### Task instructions
Given the material below, return only the lines starting at the line with "divided, then multiplied" and ending at the line with "localparam int DATA_W = 8;", exactly as they appear.

### Records shown

## config.mk

```make
export PLATFORM = sky130hd
export DESIGN_NAME = nvmsc_device_flat
export DESIGN_NICKNAME = d
export VERILOG_FILES = /design/src/hdl/nvmsc_pkg.sv /design/src/hdl/nvmsc_if.sv /design/src/hdl/nvmsc_device.sv /design/src/flat_wrapper.sv
export SDC_FILE = /design/constraint.sdc
export NUM_CORES = 1
export LEC_CHECK = 0
export ABC_AREA = 1
export BUFFER_PORTS_ARGS = -buffer_cell sky130_fd_sc_hd__buf_2
export CORE_MARGIN = 3
export CORE_UTILIZATION = 45
export DETAILED_ROUTE_END_ITERATION = 12
export GPL_ROUTABILITY_DRIVEN = 0
export PLACE_DENSITY = 0.69
export SETUP_SLACK_MARGIN = 0.1
export SYNTH_ARGS = -nofsm -noshare
export SYNTH_HDL_FRONTEND = slang
export SYNTH_SLANG_ARGS = --single-unit
```

## constraint.sdc

```tcl
create_clock -name aclk -period 1.51 [get_ports aclk]
set_input_delay 0.151 -clock aclk [delete_from_list [all_inputs] [get_ports aclk]]
set_output_delay 0.151 -clock aclk [all_outputs]
set_load 0.01 [all_outputs]
```
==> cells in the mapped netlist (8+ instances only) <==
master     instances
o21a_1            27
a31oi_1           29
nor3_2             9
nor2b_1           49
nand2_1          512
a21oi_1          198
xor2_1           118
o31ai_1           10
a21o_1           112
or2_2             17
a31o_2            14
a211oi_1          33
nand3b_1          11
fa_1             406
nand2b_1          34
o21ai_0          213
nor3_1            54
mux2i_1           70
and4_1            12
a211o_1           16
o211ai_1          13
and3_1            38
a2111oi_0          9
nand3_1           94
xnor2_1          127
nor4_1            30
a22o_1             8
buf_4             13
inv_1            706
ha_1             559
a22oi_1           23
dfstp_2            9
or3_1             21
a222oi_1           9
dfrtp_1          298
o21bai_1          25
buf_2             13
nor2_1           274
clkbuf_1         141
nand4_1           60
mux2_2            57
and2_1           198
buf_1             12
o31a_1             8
--- src/shared/dlx_defs.svh ---
// Constants for the direction-load and XOR execution block
`ifndef DLX_DEFS_SVH
`define DLX_DEFS_SVH
`define DLX_OPERAND_PORT_A 3'h5
`define DLX_OPERAND_PORT_B 3'h6
`define DLX_OPERAND_PORT_C 3'h7
`define DLX_DIR_RESET 8'hff
`define DLX_ACC_RESET 8'h00
`define DLX_ZERO_RESET 1'b0
`define DLX_DEST_ACC 1'b0
`define DLX_DEST_REG 1'b1
`endif

--- src/shared/dlx_pkg.sv ---
// Types for the direction-load and XOR execution block
package dlx_pkg;
  typedef enum logic [1:0] {
    DLX_OP_NONE,
    DLX_OP_DIR_LOAD,
    DLX_OP_XOR_IMM,
    DLX_OP_XOR_REG
  } dlx_op_t;

  typedef struct packed {
    dlx_op_t op;
    logic [7:0] literal;
    logic [6:0] reg_addr;
    logic [7:0] reg_data;
    logic dest;
  } dlx_instr_t;

  typedef struct packed {
    logic valid;
    logic [6:0] addr;
    logic [7:0] data;
  } dlx_mem_wr_t;

  typedef struct packed {
    logic [7:0] acc;
    logic zero;
    logic [7:0] port_a_direction;
    logic [7:0] port_b_direction;
    logic [7:0] port_c_direction;
    dlx_mem_wr_t mem_wr;
    logic bad_operand;
  } dlx_state_t;
endpackage : dlx_pkg
$ cat config.mk
export PLATFORM = sky130hd
export DESIGN_NAME = power_mode_wake_control
export DESIGN_NICKNAME = d
export VERILOG_FILES = /design/src/logic/pwr_mode_pkg.sv /design/src/logic/clock_switch_delay.sv /design/src/logic/power_mode_wake_control.sv
export SDC_FILE = /design/constraint.sdc
export NUM_CORES = 1
export LEC_CHECK = 0
export BUFFER_PORTS_ARGS = -buffer_cell sky130_fd_sc_hd__buf_2
export CORE_MARGIN = 2
export CORE_UTILIZATION = 43
export DETAILED_ROUTE_END_ITERATION = 7
export PLACE_DENSITY = 0.77
export SETUP_SLACK_MARGIN = 0.1
export SLEW_MARGIN = 20
export SYNTH_ARGS = -nofsm -noshare
export SYNTH_HDL_FRONTEND = slang
export SYNTH_SLANG_ARGS = --single-unit
$ cat constraint.sdc
create_clock -name pclk -period 1.65 [get_ports pclk]
set_clock_uncertainty 0.1 [all_clocks]
set_input_delay 0.2475 -clock pclk [delete_from_list [all_inputs] [get_ports pclk]]
set_output_delay 0.2475 -clock pclk [all_outputs]
set_load 0.01 [all_outputs]
### config.mk
export PLATFORM = sky130hd
export DESIGN_NAME = trs_route_switch
export DESIGN_NICKNAME = d
export VERILOG_FILES = /design/src/design/trs_pkg.sv /design/src/design/trs_route_mux.sv /design/src/design/trs_route_switch.sv
export SDC_FILE = /design/constraint.sdc
export NUM_CORES = 1
export LEC_CHECK = 0
export ABC_AREA = 1
export BUFFER_PORTS_ARGS = -buffer_cell sky130_fd_sc_hd__buf_2
export CAP_MARGIN = 25
export CORE_UTILIZATION = 35
export DETAILED_ROUTE_END_ITERATION = 8
export GPL_TIMING_DRIVEN = 0
export PLACE_DENSITY = 0.71
export SLEW_MARGIN = 30
export SYNTH_ARGS = -nofsm -noshare
export SYNTH_HDL_FRONTEND = slang
export SYNTH_SLANG_ARGS = --single-unit
### constraint.sdc
create_clock -name sys_clk_i -period 5 [get_ports sys_clk_i]
set_clock_uncertainty 0.1 [all_clocks]
set_input_delay 1 -clock sys_clk_i [delete_from_list [all_inputs] [get_ports sys_clk_i]]
set_output_delay 1 -clock sys_clk_i [all_outputs]
set_load 0.05 [all_outputs]
$ cat src/hdl/clkgen_pkg.sv
// Constants, register map and carrier types of the clock source generator.
// Assumes one 50 MHz system clock; every oscillator arrives as a one-cycle tick.
// Contract
// - Main oscillator runs after reset, not CPU source
// - Stop mode disconnects main and sub feedback resistors
// - main_fb_resistor_off set leaves feedback resistor open
// - PLL held stopped after reset until enabled
// - PLL clock is main divided, then multiplied
// - fast_osc_clock comes straight from fast oscillator
// - fast_div_clock divides fast oscillator, stopped after reset
// - Main loss with fast selected switches to fast_div_clock
// - Main loss with slow selected starts slow oscillator
// - onchip_clock_select forces slow_osc_off to zero
// - Sub oscillator stopped, resistor open after reset
// - CPU divides by 1-16; sub clock undivided
// - Reset CPU clock is slow oscillator by eight
// - Stop mode, or main stopped with onchip_clock_select clear, forces div8_force
// - Fast divider register writable only when unlocked
// - clock_lock blocks main stop, sub select, detect enable and PLL writes, cannot clear
package clkgen_pkg;
    localparam int ADDR_W = 4;
    localparam int DATA_W = 8;

    localparam logic [3:0] OFS_OSC_CTRL0  = 4'h0;
    localparam logic [3:0] OFS_OSC_CTRL1  = 4'h1;
    localparam logic [3:0] OFS_DETECT     = 4'h2;
    localparam logic [3:0] OFS_PLL        = 4'h3;
    localparam logic [3:0] OFS_FAST_OSC   = 4'h4;
    localparam logic [3:0] OFS_FAST_DIV   = 4'h5;
    localparam logic [3:0] OFS_UNLOCK     = 4'h6;
    localparam logic [3:0] OFS_LOCK       = 4'h7;
    localparam logic [3:0] OFS_STATUS     = 4'h8;

    // Control 0
    localparam int B_MAIN_STOP  = 0;
    localparam int B_SUB_EN     = 1;
    localparam int B_SUB_DRIVE  = 2;
    localparam int B_DIV8       = 3;
    localparam int B_SUB_SEL    = 4;
    localparam int B_MAIN_DRIVE = 5;
    // Control 1
    localparam int B_FB_OFF     = 0;
    localparam int B_SLOW_OFF   = 1;
    localparam int B_CPU_DIV    = 2;
    // Detect
    localparam int B_DET_EN     = 0;
    localparam int B_ONCHIP_SEL = 1;
    localparam int B_MAIN_DEAD  = 3;
    localparam int B_DET_ACT    = 7;
    // PLL
    localparam int B_PLL_MULT   = 0;
    localparam int B_PLL_REF    = 4;
    localparam int B_PLL_ON     = 7;
    // Fast oscillator, unlock, lock
    localparam int B_FAST_ON    = 0;
    localparam int B_FAST_SEL   = 1;
    localparam int B_UNLOCK     = 0;
    localparam int B_LOCK       = 1;
    // Status
    localparam int B_ACT_SRC    = 0;
    localparam int B_ACT_SHIFT  = 4;

    localparam logic [7:0] RST_OSC_CTRL0 = 8'h08;
    localparam logic [7:0] RST_OSC_CTRL1 = 8'h00;
    localparam logic [7:0] RST_DETECT    = 8'h02;
    localparam logic [7:0] RST_PLL       = 8'h12;
    localparam logic [7:0] RST_FAST_OSC  = 8'h00;
    localparam logic [2:0] RST_FAST_DIV  = 3'h0;

    localparam logic [2:0] SHIFT_DIV8    = 3'h3;
    localparam logic [2:0] SHIFT_DIV16   = 3'h4;

    typedef enum logic [2:0] {SRC_MAIN, SRC_PLL, SRC_FAST, SRC_SLOW, SRC_SUB} src_t;

    typedef struct packed {
        logic [ADDR_W-1:0] addr;
        logic [DATA_W-1:0] wdata;
        logic              we;
        logic              re;
    } reg_req_t;

    typedef struct packed {
        logic main;
        logic pll;
        logic fast;
        logic slow;
        logic sub;
    } osc_ticks_t;

    typedef struct packed {
        logic       main_run;
        logic       main_fb_connect;
        logic       main_drive_high;
        logic       pll_run;
        logic [1:0] pll_ref_div;
        logic [2:0] pll_mult;
        logic       fast_run;
        logic       slow_run;
        logic       sub_run;
        logic       sub_fb_connect;
        logic       sub_drive_high;
    } osc_ctrl_t;
endpackage : clkgen_pkg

### Response to the exercise
// - PLL clock is main divided, then multiplied
// - fast_osc_clock comes straight from fast oscillator
// - fast_div_clock divides fast oscillator, stopped after reset
// - Main loss with fast selected switches to fast_div_clock
// - Main loss with slow selected starts slow oscillator
// - onchip_clock_select forces slow_osc_off to zero
// - Sub oscillator stopped, resistor open after reset
// - CPU divides by 1-16; sub clock undivided
// - Reset CPU clock is slow oscillator by eight
// - Stop mode, or main stopped with onchip_clock_select clear, forces div8_force
// - Fast divider register writable only when unlocked
// - clock_lock blocks main stop, sub select, detect enable and PLL writes, cannot clear
package clkgen_pkg;
    localparam int ADDR_W = 4;
    localparam int DATA_W = 8;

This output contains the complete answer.